In the face of vehement protests in Assam and other northeastern states against the Citizenship (Amendment) Bill, optimism reigns in Barak Valley that it will be implemented.
The bill, which got the Union cabinet’s nod on Wednesday and is set to be tabled in Parliament next week, aims to grant citizenship to Hindus, Parsis, Sikhs, Jains, Christians and Buddhists who fled religious persecution in Bangladesh, Afghanistan and Pakistan and entered India before December 31, 2014.
While the All Assam Students Union, Krishak Mukti Sangram Samiti, North East Students’ Organisation, Mizo Zirlai Pawl, Nagaland Students’ Federation, All Arunachal Pradesh Students’ Union and Khasi Students’ Union, among others, are staunchly opposing the bill, some Bengali-dominated Barak Valley organisations are backing it.

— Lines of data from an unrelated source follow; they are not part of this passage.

**config.mk**
```make
export PLATFORM = sky130hd
export DESIGN_NAME = nvc_ctrl
export DESIGN_NICKNAME = d
export VERILOG_FILES = /design/src/nvc_pkg.sv /design/src/nvc_ctrl.sv /design/src/nvc_op_timer.sv
export VERILOG_INCLUDE_DIRS = /design/src
export SDC_FILE = /design/constraint.sdc
export NUM_CORES = 1
export LEC_CHECK = 0
export ABC_AREA = 1
export BUFFER_PORTS_ARGS = -buffer_cell sky130_fd_sc_hd__buf_2
export CAP_MARGIN = 20
export CORE_MARGIN = 5
export CORE_UTILIZATION = 50
export CTS_CLUSTER_DIAMETER = 30
export DETAILED_ROUTE_END_ITERATION = 12
export HOLD_SLACK_MARGIN = 0.08
export PLACE_DENSITY = 0.75
export RECOVER_POWER = 50
export REMOVE_ABC_BUFFERS = 1
export SLEW_MARGIN = 20
export SYNTH_ARGS = -nofsm -noshare
export SYNTH_HDL_FRONTEND = slang
export SYNTH_HIERARCHICAL = 1
export SYNTH_SLANG_ARGS = --single-unit
```
**constraint.sdc**
```tcl
create_clock -name mclk -period 2.11 [get_ports mclk]
set_input_delay 0.422 -clock mclk [delete_from_list [all_inputs] [get_ports mclk]]
set_output_delay 0.422 -clock mclk [all_outputs]
set_load 0.01 [all_outputs]
```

All Assam Bengali Hindu Association president Basudeb Sharma said on Wednesday, “The government has discussed the issue repeatedly with different stakeholders and is trying to convince them about the bill’s implementation. The bill will come into effect and Hindus will be given security.”

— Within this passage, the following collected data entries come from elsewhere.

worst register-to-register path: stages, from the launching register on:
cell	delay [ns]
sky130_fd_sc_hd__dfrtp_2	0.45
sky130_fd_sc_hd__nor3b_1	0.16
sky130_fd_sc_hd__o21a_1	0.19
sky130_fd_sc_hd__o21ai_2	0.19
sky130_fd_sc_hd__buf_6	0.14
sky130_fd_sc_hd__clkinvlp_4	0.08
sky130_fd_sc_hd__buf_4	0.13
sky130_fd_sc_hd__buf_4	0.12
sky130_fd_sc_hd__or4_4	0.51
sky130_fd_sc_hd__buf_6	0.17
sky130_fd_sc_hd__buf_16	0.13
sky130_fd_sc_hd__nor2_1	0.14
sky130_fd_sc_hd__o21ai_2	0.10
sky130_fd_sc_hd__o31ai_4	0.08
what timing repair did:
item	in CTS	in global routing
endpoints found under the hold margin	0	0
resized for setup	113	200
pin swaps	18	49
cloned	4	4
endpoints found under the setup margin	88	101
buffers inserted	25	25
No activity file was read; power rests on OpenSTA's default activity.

The founder-president of All Cachar Karimganj Hailakandi Students’ Association, Pradip Dutta Roy, said victims of religious persecution in neighbouring countries, especially Bengali Hindus, would get a secure and permanent shelter in this country after the bill is implemented.

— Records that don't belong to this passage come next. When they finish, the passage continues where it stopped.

--- src/hw/tdm_port_regs.vh ---
// Register map, field positions and reset values of the TDM serial port.
// Assumes inclusion by the port module and the bench; holds definitions only.
`ifndef TDM_PORT_REGS_VH
`define TDM_PORT_REGS_VH

// ==========================================================
// Register offsets (byte addresses, one word each)
`define OFS_CTRL 8'h00
`define OFS_DIV 8'h04
`define OFS_TXDATA 8'h08
`define OFS_RXDATA 8'h0C
`define OFS_STATUS 8'h10

// ==========================================================
// Control register fields
`define CTRL_TX_EN 0
`define CTRL_RX_EN 1
`define CTRL_SYNC 2
`define CTRL_GATED 3
`define CTRL_NETWORK 4
`define CTRL_TX_INT_CLK 5
`define CTRL_RX_INT_CLK 6
`define CTRL_TX_POL 7
`define CTRL_RX_POL 8
`define CTRL_TX_FSINV 9
`define CTRL_RX_FSINV 10
`define CTRL_FS_WORD 11
`define CTRL_PINSET_LO 12
`define CTRL_PINSET_HI 13
`define CTRL_SLOTS_LO 16
`define CTRL_SLOTS_HI 20
`define CTRL_RESET 21'h000000

// ==========================================================
// Divider, word format and status fields
`define DIV_BITS 8
`define DIV_RESET 8'h04
`define WORD_BITS 16
`define BIT_LAST 4'hF
`define SLOT_BITS 5
`define ST_TX_FULL 0
`define ST_RX_FULL 1
`define ST_TX_UNDERRUN 2
`define ST_RX_OVERRUN 3
`define ST_TX_ACTIVE 4
`define ST_RX_ACTIVE 5

`endif

--- src/hw/tdm_serial_audio_port.v ---
// TDM serial audio port: transmit and receive sections, clock and frame
// sync generation or acceptance, four selectable pin sets.
// Assumes a plain register port on clk and link pins from outside clk.
//
// Functional notes
// Synchronous mode: receiver shares transmit clock and frame sync.
// Asynchronous mode: each section has its own clock and frame sync.
// Continuous clock mode keeps the bit clock toggling always.
// Gated clock mode toggles the bit clock only during a word; the generated receive clock keeps toggling, as go[1] ignores gated.
// Normal mode: exactly one word per frame each way.
// Network mode: frames of two to thirty-two words.
// Software never combines gated clock with network mode.
// Signals route to any one of four pin sets.
// Bit clock and frame sync are generated inside or accepted outside.
// Each transmit bit is launched after a rising transmit clock edge.
// Transmit data goes high impedance when idle, on rising edges.
// Asynchronous receiver samples on falling receive clock edges.
// Synchronous receiver samples on falling transmit clock edges.
// Frame sync outputs change on rising bit clock edges.
// Per-direction clock polarity; zero is non-inverted.
// Per-direction frame sync invert; zero is active high.
// Frame sync one bit long or one word long, selectable.
`timescale 1ns/1ns
`include "tdm_port_regs.vh"

module tdm_serial_audio_port (
  input wire clk,
  input wire nrst,
  input wire [7:0] addr,
  input wire [31:0] wdata,
  input wire wr_en,
  input wire rd_en,
  output reg [31:0] rdata,
  input wire [3:0] transmit_bit_clock_i,
  output wire [3:0] transmit_bit_clock_o,
  output wire [3:0] transmit_bit_clock_oe,
  input wire [3:0] transmit_frame_sync_i,
  output wire [3:0] transmit_frame_sync_o,
  output wire [3:0] transmit_frame_sync_oe,
  output wire [3:0] transmit_serial_data_o,
  output wire [3:0] transmit_serial_data_oe,
  input wire [3:0] receive_bit_clock_i,
  output wire [3:0] receive_bit_clock_o,
  output wire [3:0] receive_bit_clock_oe,
  input wire [3:0] receive_frame_sync_i,
  output wire [3:0] receive_frame_sync_o,
  output wire [3:0] receive_frame_sync_oe,
  input wire [3:0] receive_serial_data_i
);

  // ==========================================================
  // Register port
  reg [20:0] ctrl_q;
  reg [`DIV_BITS-1:0] div_q;
  reg [`WORD_BITS-1:0] tx_data_q;
  reg [`WORD_BITS-1:0] rx_data_q;
  reg tx_full_q;
  reg rx_full_q;
  reg underrun_q;
  reg overrun_q;
  wire tx_load;
  wire rx_capture;
  wire [1:0] active;

  wire sync_mode = ctrl_q[`CTRL_SYNC];
  wire gated = ctrl_q[`CTRL_GATED];
  wire network = ctrl_q[`CTRL_NETWORK];
  wire [1:0] pin_set = ctrl_q[`CTRL_PINSET_HI:`CTRL_PINSET_LO];
  wire [`SLOT_BITS-1:0] slots_field = ctrl_q[`CTRL_SLOTS_HI:`CTRL_SLOTS_LO];
  wire wr_tx = wr_en && (addr == `OFS_TXDATA);
  wire rd_rx = rd_en && (addr == `OFS_RXDATA);
  wire wr_st = wr_en && (addr == `OFS_STATUS);

  // network frame length
  // A zero field in network mode still gives the two-word minimum.
  wire [`SLOT_BITS-1:0] last_slot = !network ? {`SLOT_BITS{1'b0}} :
    (slots_field == {`SLOT_BITS{1'b0}}) ? {{(`SLOT_BITS-1){1'b0}}, 1'b1} :
    slots_field;

  always @(posedge clk) begin
    if (!nrst) begin
      ctrl_q <= `CTRL_RESET;
      div_q <= `DIV_RESET;
      tx_data_q <= {`WORD_BITS{1'b0}};
      tx_full_q <= 1'b0;
      rx_full_q <= 1'b0;
      underrun_q <= 1'b0;
      overrun_q <= 1'b0;
    end else begin
      if (wr_en && addr == `OFS_CTRL)
        ctrl_q <= wdata[20:0];
      if (wr_en && addr == `OFS_DIV)
        div_q <= wdata[`DIV_BITS-1:0];
      if (wr_tx)
        tx_data_q <= wdata[`WORD_BITS-1:0];
      // A new write in the load cycle keeps the holding register full.
      if (wr_tx)
        tx_full_q <= 1'b1;
      else if (tx_load)
        tx_full_q <= 1'b0;
      // A capture in the read cycle wins, so no word is lost silently.
      if (rx_capture)
        rx_full_q <= 1'b1;
      else if (rd_rx)
        rx_full_q <= 1'b0;
      if (tx_load && !tx_full_q)
        underrun_q <= 1'b1;
      else if (wr_st && wdata[`ST_TX_UNDERRUN])
        underrun_q <= 1'b0;
      if (rx_capture && rx_full_q && !rd_rx)
        overrun_q <= 1'b1;
      else if (wr_st && wdata[`ST_RX_OVERRUN])
        overrun_q <= 1'b0;
    end
  end

  always @(posedge clk) begin
    if (!nrst) begin
      rdata <= 32'h00000000;
    end else if (rd_en) begin
      case (addr)
        `OFS_CTRL: rdata <= {11'h000, ctrl_q};
        `OFS_DIV: rdata <= {24'h000000, div_q};
        `OFS_TXDATA: rdata <= {16'h0000, tx_data_q};
        `OFS_RXDATA: rdata <= {16'h0000, rx_data_q};
        `OFS_STATUS: rdata <= {26'h0000000, active, overrun_q,
                               underrun_q, rx_full_q, tx_full_q};
        default: rdata <= 32'h00000000;
      endcase
    end else begin
      rdata <= 32'h00000000;
    end
  end

  // ==========================================================
  // Pin synchronisers and pin set selection
  reg [19:0] pin_s1_q;
  reg [19:0] pin_s2_q;
  wire [19:0] pin_raw = {receive_serial_data_i, receive_frame_sync_i,
                         receive_bit_clock_i, transmit_frame_sync_i,
                         transmit_bit_clock_i};

  always @(posedge clk) begin
    if (!nrst) begin
      pin_s1_q <= 20'h00000;
      pin_s2_q <= 20'h00000;
    end else begin
      pin_s1_q <= pin_raw;
      pin_s2_q <= pin_s1_q;
    end
  end

  // pin set select
  function sel4;
    input [3:0] v;
    input [1:0] s;
    begin
      sel4 = v[s];
    end
  endfunction

  wire [1:0] ck_in = {sel4(pin_s2_q[11:8], pin_set),
                      sel4(pin_s2_q[3:0], pin_set)};
  wire [1:0] fs_in = {sel4(pin_s2_q[15:12], pin_set),
                      sel4(pin_s2_q[7:4], pin_set)};
  wire rxd_in = sel4(pin_s2_q[19:16], pin_set);

  // ==========================================================
  // Per-direction bit clock, edges and framing (0 transmit, 1 receive)
  wire [1:0] en = {ctrl_q[`CTRL_RX_EN], ctrl_q[`CTRL_TX_EN]};
  wire [1:0] int_clk = {ctrl_q[`CTRL_RX_INT_CLK], ctrl_q[`CTRL_TX_INT_CLK]};
  wire [1:0] pol = {ctrl_q[`CTRL_RX_POL], ctrl_q[`CTRL_TX_POL]};
  wire [1:0] fsinv = {ctrl_q[`CTRL_RX_FSINV], ctrl_q[`CTRL_TX_FSINV]};
  wire [1:0] go = {en[1], en[0] && (!gated || tx_full_q)};
  wire [1:0] rise_r;
  wire [1:0] fall_r;
  wire [1:0] start_r;
  wire [1:0] ck_level;
  wire [1:0] fs_level;
  wire [1:0] at_last_bit;
  wire [1:0] at_last_slot;

  genvar d;
  generate
    for (d = 0; d < 2; d = d + 1) begin : dir
      reg [`DIV_BITS-1:0] div_cnt_q;
      reg gen_ck_q;
      reg ext_prev_q;
      reg [3:0] bit_q;
      reg [`SLOT_BITS-1:0] slot_q;
      reg active_q;
      // clock polarity
      wire ext_ck = ck_in[d] ^ pol[d];
      // frame sync invert
      wire ext_fs = fs_in[d] ^ fsinv[d];
      // continuous or gated
      // Gated mode finishes a high half so the clock idles low.
      wire run = en[d] && (!gated || go[d] || active_q || gen_ck_q);
      wire tick = run && (div_cnt_q == {`DIV_BITS{1'b0}});
      // internal or external clock
      assign rise_r[d] = int_clk[d] ? (tick && !gen_ck_q) :
                         (ext_ck && !ext_prev_q);
      assign fall_r[d] = int_clk[d] ? (tick && gen_ck_q) :
                         (!ext_ck && ext_prev_q);
      // shared or own edges
      wire shared = (d == 1) && sync_mode;
      wire rise_e = shared ? rise_r[0] : rise_r[d];
      wire last_b = bit_q == `BIT_LAST;
      wire last_s = slot_q == last_slot;
      // frame start from own sync or from the frame sync pin
      assign start_r[d] = int_clk[d] ?
        (rise_r[d] && go[d] && (!active_q || (last_b && last_s))) :
        (rise_r[d] && en[d] && ext_fs);
      wire start_e = shared ? start_r[0] : start_r[d];
      assign active[d] = active_q;
      assign at_last_bit[d] = last_b;
      assign at_last_slot[d] = last_s;
      assign ck_level[d] = gen_ck_q ^ pol[d];
      // bit or word long sync
      assign fs_level[d] = (active_q && slot_q == {`SLOT_BITS{1'b0}} &&
        (ctrl_q[`CTRL_FS_WORD] || bit_q == 4'h0)) ^ fsinv[d];

      always @(posedge clk) begin
        if (!nrst) begin
          div_cnt_q <= {`DIV_BITS{1'b0}};
          gen_ck_q <= 1'b0;
          ext_prev_q <= 1'b0;
        end else begin
          ext_prev_q <= ext_ck;
          if (!run)
            div_cnt_q <= {`DIV_BITS{1'b0}};
          else if (tick)
            div_cnt_q <= div_q;
          else
            div_cnt_q <= div_cnt_q - {{(`DIV_BITS-1){1'b0}}, 1'b1};
          // A disabled section parks its clock low, so no stray falling
          // edge appears when it is enabled again.
          if (!en[d])
            gen_ck_q <= 1'b0;
          else if (tick)
            gen_ck_q <= !gen_ck_q;
        end
      end

      // bit and slot counting on rising edges
      always @(posedge clk) begin
        if (!nrst || !en[d]) begin
          bit_q <= 4'h0;
          slot_q <= {`SLOT_BITS{1'b0}};
          active_q <= 1'b0;
        end else if (rise_e) begin
          if (start_e) begin
            bit_q <= 4'h0;
            slot_q <= {`SLOT_BITS{1'b0}};
            active_q <= 1'b1;
          end else if (active_q && last_b) begin
            bit_q <= 4'h0;
            if (last_s)
              active_q <= 1'b0;
            else
              slot_q <= slot_q + {{(`SLOT_BITS-1){1'b0}}, 1'b1};
          end else if (active_q) begin
            bit_q <= bit_q + 4'h1;
          end
        end
      end
    end
  endgenerate

  // ==========================================================
  // Transmit shifter
  reg [`WORD_BITS-1:0] tx_shift_q;
  wire tx_rise = rise_r[0];
  assign tx_load = tx_rise && (start_r[0] ||
    (active[0] && at_last_bit[0] && !at_last_slot[0]));

  // launch on rising edge
  always @(posedge clk) begin
    if (!nrst) begin
      tx_shift_q <= {`WORD_BITS{1'b0}};
    end else if (tx_load) begin
      tx_shift_q <= tx_data_q;
    end else if (tx_rise) begin
      tx_shift_q <= {tx_shift_q[`WORD_BITS-2:0], 1'b0};
    end
  end

  // ==========================================================
  // Receive shifter
  reg [`WORD_BITS-1:0] rx_shift_q;
  // falling edge sampling
  wire rx_fall = sync_mode ? fall_r[0] : fall_r[1];
  assign rx_capture = rx_fall && active[1] && at_last_bit[1];

  always @(posedge clk) begin
    if (!nrst) begin
      rx_shift_q <= {`WORD_BITS{1'b0}};
      rx_data_q <= {`WORD_BITS{1'b0}};
    end else if (rx_fall && active[1]) begin
      rx_shift_q <= {rx_shift_q[`WORD_BITS-2:0], rxd_in};
      if (at_last_bit[1])
        rx_data_q <= {rx_shift_q[`WORD_BITS-2:0], rxd_in};
    end
  end

  // ==========================================================
  // Pin drivers: only the selected set is ever enabled.
  wire [3:0] set_hot = 4'h1 << pin_set;
  wire [3:0] tx_int_hot = set_hot & {4{int_clk[0]}};
  // In sync mode the receive clock and frame sync pins stay inputs and are ignored.
  wire [3:0] rx_int_hot = set_hot & {4{int_clk[1] && !sync_mode}};

  assign transmit_bit_clock_o = {4{ck_level[0]}};
  assign transmit_bit_clock_oe = tx_int_hot;
  // frame sync on rising edges
  assign transmit_frame_sync_o = {4{fs_level[0]}};
  assign transmit_frame_sync_oe = tx_int_hot;
  assign receive_bit_clock_o = {4{ck_level[1]}};
  assign receive_bit_clock_oe = rx_int_hot;
  assign receive_frame_sync_o = {4{fs_level[1]}};
  assign receive_frame_sync_oe = rx_int_hot;
  assign transmit_serial_data_o = {4{tx_shift_q[`WORD_BITS-1]}};
  // release when idle
  assign transmit_serial_data_oe = set_hot & {4{active[0]}};

endmodule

Subhranshu Sekhar Bhattacharya, a member of the North East Linguistic and Ethnic Co-Ordination Committee, said anti-bill organisations can certainly express their views through protests but they cannot change the decision of the lawmakers.
Kishore Bhattacharjee, a member of Citizens’ Rights Protection Co-Ordination Committee, said a section of aggressive Assamese elements were orchestrating the protests against the bill. Barak Upatyaka Banga Sahitya O Sanskritik Sammelan general secretary Gautam Prasad Dutta suspected that the anti-bill protests were backed by “chauvinistic intellectual and political forces”.
The Barak Valley-based Assam Indigenous People’s Protection Forum, however, reiterated that it would continue to oppose the bill. Its general secretary Seram Herajit Singh said the Centre was pushing the bill “forcefully” without caring about the indigenous communities of the Northeast.